**Dataset excerpts**
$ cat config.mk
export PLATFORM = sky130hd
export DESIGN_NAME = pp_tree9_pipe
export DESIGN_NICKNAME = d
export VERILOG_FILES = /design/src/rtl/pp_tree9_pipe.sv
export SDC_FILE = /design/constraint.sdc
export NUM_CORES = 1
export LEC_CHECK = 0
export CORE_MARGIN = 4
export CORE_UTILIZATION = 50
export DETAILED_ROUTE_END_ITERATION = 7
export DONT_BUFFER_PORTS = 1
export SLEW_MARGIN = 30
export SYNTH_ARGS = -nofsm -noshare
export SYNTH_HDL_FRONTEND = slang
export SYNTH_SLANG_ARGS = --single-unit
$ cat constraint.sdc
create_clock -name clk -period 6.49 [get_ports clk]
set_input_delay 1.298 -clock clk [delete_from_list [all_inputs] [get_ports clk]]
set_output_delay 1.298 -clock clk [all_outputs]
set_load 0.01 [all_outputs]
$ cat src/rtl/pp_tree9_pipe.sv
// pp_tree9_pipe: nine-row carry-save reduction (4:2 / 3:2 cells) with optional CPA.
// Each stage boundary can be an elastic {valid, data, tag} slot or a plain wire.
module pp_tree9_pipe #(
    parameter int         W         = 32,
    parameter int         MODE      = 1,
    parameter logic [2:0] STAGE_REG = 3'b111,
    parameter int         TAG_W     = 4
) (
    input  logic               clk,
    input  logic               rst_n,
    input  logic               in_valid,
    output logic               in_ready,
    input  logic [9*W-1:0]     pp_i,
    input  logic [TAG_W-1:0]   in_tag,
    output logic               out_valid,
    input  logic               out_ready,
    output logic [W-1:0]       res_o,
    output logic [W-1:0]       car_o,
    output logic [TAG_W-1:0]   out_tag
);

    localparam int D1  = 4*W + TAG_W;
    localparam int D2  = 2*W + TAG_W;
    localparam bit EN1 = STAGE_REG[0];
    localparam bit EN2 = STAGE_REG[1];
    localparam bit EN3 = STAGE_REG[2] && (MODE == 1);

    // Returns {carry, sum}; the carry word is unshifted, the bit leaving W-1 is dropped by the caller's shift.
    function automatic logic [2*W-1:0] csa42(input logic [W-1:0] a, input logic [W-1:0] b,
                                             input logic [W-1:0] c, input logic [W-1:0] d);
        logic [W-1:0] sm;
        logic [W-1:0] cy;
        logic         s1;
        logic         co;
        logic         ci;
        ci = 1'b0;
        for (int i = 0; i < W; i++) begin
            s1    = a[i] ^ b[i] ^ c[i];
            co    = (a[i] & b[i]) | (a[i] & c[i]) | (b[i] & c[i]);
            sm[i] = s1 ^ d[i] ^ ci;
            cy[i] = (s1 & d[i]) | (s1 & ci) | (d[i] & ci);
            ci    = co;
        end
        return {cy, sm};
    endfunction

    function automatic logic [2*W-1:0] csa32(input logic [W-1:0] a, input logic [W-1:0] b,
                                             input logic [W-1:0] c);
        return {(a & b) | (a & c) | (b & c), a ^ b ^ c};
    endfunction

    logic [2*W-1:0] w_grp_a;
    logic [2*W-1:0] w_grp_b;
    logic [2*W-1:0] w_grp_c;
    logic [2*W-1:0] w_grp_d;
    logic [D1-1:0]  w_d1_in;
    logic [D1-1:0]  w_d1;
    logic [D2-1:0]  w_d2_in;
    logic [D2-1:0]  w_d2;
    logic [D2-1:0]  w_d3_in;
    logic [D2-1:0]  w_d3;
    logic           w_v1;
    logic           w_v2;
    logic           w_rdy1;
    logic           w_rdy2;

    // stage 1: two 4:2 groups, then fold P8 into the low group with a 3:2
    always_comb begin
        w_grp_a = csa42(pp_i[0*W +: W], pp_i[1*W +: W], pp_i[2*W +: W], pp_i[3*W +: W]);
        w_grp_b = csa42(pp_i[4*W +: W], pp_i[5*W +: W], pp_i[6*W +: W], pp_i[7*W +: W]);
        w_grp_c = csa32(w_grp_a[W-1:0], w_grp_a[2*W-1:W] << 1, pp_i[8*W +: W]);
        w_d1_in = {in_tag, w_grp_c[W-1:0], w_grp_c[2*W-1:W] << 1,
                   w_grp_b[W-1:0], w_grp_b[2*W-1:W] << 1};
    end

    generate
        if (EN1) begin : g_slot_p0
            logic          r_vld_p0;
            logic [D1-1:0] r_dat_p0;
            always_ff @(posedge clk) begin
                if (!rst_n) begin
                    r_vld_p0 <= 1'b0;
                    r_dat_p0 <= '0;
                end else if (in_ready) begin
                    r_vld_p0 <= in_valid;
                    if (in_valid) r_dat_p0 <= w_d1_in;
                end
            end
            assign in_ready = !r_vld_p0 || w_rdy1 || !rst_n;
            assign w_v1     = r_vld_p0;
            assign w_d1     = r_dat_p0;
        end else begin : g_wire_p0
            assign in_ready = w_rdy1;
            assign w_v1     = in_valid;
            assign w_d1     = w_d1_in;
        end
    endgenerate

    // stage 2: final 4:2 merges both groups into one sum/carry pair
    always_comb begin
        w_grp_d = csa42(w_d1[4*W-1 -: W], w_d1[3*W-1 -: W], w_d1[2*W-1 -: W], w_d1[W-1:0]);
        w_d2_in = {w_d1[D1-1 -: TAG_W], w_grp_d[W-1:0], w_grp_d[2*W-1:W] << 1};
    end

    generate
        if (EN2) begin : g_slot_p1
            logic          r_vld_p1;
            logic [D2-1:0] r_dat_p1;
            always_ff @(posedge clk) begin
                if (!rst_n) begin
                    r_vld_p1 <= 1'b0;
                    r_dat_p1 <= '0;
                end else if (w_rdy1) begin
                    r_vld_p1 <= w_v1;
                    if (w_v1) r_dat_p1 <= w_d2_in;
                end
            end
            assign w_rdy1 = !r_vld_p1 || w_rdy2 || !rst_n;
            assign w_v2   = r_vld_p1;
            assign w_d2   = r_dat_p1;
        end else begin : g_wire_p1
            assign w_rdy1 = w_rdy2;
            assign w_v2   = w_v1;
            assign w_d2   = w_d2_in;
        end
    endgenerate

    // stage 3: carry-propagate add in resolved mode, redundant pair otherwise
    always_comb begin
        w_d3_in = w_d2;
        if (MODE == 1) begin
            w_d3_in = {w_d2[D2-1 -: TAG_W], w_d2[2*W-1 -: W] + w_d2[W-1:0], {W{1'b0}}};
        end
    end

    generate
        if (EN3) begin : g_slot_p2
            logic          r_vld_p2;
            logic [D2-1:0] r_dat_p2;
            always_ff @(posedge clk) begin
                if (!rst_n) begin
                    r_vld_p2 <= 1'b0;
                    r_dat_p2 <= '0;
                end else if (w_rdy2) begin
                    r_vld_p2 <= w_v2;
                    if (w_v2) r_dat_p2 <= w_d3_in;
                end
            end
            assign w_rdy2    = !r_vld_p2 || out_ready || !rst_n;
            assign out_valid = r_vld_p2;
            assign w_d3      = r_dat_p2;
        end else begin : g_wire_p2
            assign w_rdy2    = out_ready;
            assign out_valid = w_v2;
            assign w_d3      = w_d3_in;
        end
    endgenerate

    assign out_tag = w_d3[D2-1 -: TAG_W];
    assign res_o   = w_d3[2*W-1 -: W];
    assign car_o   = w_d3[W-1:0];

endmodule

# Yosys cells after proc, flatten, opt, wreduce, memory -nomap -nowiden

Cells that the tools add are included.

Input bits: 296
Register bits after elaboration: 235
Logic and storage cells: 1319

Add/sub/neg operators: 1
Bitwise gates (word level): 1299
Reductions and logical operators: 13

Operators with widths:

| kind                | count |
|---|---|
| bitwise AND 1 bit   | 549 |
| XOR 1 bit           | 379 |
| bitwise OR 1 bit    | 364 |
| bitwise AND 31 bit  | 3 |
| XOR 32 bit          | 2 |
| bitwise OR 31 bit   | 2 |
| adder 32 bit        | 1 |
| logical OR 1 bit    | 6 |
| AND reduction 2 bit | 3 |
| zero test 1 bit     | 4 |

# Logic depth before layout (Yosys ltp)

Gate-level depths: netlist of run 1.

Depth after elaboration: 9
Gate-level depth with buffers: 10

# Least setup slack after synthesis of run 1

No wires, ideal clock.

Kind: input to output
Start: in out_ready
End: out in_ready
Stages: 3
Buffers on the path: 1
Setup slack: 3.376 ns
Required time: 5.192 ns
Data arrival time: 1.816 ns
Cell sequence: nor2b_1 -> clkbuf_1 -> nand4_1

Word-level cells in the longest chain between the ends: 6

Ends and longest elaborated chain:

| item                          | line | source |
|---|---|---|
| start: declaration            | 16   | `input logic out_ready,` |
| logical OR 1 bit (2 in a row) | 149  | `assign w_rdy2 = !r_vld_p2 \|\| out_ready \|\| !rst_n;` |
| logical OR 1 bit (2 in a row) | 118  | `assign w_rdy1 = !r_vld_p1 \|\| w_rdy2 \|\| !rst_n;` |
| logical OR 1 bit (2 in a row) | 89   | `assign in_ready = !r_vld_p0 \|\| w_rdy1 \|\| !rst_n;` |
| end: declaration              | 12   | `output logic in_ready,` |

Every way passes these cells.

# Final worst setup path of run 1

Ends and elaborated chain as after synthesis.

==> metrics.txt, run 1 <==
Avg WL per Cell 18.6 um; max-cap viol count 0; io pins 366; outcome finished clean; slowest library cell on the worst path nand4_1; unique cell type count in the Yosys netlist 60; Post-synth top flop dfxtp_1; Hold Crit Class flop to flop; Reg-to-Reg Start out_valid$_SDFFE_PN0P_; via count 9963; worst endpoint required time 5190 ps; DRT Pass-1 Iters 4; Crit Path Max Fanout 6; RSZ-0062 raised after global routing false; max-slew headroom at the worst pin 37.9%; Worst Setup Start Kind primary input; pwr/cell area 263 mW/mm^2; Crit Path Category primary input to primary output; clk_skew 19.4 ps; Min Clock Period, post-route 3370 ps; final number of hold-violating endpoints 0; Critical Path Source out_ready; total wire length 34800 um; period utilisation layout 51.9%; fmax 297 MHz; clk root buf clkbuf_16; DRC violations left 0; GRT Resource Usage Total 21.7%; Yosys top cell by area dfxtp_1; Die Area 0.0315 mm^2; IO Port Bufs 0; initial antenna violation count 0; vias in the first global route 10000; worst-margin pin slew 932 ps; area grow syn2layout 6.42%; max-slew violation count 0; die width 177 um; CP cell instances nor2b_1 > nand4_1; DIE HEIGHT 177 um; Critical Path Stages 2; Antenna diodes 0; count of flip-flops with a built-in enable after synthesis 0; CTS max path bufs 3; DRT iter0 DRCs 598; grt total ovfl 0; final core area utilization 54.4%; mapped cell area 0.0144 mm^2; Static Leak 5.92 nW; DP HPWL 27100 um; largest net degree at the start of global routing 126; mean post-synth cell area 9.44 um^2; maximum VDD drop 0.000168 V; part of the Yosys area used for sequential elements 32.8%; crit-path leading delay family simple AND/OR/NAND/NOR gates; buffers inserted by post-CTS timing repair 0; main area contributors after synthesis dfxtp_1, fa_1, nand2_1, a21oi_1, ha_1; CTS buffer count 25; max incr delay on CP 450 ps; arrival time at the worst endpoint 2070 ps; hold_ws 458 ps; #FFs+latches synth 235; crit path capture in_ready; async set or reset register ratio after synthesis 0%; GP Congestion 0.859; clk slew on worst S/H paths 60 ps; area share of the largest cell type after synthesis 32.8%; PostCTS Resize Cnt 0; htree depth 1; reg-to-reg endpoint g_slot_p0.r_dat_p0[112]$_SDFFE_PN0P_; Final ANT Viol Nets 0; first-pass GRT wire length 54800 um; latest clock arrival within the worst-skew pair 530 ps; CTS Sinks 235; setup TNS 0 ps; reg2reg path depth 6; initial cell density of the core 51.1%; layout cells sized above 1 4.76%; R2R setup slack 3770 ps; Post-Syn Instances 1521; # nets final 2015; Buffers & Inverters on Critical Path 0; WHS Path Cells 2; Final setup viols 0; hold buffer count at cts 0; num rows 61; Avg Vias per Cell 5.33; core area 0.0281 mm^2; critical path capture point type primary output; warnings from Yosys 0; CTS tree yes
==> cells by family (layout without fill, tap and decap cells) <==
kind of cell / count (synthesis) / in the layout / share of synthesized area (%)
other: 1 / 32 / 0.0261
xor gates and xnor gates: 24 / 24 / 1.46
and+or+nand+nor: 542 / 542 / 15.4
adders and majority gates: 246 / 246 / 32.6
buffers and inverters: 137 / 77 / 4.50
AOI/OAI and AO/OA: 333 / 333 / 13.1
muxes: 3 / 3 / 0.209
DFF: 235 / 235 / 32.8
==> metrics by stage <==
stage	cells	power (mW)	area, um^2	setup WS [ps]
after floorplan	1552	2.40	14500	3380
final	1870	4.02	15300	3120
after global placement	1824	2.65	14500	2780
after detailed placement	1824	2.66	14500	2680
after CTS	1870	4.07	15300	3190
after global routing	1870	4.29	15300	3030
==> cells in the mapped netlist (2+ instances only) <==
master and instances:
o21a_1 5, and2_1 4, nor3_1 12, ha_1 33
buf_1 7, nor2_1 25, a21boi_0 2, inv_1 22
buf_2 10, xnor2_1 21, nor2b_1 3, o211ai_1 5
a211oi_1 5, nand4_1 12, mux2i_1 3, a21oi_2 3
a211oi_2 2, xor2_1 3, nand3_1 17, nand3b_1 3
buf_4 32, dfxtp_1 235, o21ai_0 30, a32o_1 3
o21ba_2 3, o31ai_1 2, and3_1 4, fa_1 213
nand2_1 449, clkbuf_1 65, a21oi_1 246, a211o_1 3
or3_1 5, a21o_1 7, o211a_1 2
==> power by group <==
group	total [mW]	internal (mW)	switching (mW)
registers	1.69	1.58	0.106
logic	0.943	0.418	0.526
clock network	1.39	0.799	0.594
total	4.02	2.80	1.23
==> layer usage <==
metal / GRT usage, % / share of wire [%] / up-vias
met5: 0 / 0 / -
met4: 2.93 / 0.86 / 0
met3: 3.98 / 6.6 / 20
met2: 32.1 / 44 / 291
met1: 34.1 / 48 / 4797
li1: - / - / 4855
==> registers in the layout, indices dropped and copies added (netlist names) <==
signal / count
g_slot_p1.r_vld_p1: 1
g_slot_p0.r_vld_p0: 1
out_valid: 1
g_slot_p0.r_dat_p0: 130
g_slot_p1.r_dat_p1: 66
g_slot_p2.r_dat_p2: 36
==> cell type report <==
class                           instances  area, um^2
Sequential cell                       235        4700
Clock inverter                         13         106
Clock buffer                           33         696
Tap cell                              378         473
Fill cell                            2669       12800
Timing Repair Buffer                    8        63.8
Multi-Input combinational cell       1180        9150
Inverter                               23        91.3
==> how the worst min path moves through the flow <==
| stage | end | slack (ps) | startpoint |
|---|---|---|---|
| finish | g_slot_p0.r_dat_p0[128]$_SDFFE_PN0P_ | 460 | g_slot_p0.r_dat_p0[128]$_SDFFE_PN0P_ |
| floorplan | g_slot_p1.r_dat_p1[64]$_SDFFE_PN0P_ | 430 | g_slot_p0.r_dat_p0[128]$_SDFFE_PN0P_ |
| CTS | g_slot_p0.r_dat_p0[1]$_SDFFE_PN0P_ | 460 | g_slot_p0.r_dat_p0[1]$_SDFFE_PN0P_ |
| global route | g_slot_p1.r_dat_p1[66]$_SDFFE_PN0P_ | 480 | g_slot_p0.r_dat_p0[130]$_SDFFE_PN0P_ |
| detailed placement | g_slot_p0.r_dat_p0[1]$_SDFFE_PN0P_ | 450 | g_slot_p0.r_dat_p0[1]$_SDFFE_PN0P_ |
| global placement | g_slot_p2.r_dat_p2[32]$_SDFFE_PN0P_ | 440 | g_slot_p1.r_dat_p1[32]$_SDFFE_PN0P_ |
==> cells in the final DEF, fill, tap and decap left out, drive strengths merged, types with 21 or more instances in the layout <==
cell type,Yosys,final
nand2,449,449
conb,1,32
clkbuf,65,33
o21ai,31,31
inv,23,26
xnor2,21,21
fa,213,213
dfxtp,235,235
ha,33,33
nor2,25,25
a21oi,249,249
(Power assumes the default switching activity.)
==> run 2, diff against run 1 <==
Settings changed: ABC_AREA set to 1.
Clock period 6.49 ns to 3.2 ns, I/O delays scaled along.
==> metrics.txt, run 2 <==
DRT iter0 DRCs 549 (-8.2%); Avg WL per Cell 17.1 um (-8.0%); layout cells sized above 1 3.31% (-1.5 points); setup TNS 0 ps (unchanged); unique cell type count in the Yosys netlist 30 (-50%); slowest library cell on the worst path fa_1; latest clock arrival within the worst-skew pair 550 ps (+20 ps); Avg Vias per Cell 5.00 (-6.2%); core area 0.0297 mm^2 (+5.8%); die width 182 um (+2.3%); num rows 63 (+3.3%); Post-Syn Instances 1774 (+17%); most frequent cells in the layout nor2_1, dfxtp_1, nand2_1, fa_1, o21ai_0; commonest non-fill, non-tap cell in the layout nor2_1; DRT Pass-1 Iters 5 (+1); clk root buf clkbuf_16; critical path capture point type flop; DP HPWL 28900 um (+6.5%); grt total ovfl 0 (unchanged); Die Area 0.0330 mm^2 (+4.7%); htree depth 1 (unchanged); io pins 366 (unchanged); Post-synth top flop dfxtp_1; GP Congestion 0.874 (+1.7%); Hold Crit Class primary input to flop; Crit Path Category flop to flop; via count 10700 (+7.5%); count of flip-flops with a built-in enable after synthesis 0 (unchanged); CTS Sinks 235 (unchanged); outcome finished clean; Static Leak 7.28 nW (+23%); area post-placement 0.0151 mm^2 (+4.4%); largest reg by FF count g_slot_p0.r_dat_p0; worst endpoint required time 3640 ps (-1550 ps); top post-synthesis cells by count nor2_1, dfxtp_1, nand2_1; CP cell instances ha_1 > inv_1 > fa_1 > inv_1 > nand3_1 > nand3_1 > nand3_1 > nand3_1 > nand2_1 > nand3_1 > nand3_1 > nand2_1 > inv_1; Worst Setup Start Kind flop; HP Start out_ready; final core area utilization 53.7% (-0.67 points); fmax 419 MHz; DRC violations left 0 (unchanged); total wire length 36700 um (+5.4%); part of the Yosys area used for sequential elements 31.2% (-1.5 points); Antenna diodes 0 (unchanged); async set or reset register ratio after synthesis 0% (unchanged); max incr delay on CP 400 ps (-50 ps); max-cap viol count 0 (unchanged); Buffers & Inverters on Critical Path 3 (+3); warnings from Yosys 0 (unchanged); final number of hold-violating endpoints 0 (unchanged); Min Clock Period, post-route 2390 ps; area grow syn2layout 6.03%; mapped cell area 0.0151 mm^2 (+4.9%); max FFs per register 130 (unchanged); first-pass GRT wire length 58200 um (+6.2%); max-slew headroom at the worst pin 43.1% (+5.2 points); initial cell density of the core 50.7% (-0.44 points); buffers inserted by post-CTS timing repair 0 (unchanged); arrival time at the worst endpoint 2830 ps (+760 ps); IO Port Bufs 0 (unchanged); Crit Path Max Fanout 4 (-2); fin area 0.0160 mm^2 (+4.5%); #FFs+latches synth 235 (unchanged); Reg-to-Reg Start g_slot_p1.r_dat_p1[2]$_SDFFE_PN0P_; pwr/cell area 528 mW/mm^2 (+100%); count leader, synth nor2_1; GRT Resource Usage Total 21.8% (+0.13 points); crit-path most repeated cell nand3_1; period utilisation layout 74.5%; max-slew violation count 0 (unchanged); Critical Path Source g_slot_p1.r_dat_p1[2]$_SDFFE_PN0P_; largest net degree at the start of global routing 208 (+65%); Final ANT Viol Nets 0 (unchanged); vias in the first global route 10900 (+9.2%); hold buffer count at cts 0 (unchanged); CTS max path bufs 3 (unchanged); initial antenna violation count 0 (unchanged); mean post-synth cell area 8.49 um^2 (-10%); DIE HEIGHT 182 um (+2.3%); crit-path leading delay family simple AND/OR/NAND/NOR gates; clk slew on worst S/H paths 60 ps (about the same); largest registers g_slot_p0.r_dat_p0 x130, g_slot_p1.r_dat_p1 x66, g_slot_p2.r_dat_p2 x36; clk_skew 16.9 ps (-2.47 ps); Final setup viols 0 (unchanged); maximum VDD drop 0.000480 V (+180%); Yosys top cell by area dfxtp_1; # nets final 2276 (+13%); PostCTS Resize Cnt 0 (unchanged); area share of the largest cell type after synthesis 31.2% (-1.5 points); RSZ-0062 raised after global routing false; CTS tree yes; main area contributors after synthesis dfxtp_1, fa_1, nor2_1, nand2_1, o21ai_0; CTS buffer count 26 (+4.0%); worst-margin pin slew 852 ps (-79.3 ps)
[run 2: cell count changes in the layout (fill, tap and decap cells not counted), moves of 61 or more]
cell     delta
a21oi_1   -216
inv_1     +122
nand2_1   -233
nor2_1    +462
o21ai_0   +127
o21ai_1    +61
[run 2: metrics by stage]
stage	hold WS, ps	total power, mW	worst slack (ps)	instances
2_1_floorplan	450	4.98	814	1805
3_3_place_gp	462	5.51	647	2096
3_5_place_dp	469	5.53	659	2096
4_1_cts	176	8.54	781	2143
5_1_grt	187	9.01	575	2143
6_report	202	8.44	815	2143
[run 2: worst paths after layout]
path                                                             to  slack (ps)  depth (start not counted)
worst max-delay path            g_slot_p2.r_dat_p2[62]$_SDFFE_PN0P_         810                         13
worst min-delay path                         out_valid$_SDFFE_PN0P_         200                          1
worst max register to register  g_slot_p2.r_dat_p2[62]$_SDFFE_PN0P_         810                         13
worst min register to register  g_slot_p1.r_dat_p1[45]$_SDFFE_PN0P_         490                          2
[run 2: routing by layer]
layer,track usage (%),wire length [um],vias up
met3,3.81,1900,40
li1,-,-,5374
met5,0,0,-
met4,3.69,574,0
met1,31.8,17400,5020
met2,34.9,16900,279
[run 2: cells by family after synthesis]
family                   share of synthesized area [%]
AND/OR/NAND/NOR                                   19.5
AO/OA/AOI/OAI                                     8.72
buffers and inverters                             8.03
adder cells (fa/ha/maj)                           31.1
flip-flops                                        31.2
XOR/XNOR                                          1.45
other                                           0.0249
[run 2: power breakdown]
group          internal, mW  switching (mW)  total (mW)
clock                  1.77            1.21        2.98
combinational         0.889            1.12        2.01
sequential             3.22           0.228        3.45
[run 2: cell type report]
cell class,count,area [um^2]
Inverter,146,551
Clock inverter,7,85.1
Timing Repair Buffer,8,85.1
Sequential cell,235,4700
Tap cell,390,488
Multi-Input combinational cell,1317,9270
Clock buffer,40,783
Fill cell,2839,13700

**Task details**
Search each line of the data above for "elaboration", and copy the lines where it occurs.

**Exercise result**
Register bits after elaboration: 235
Depth after elaboration: 9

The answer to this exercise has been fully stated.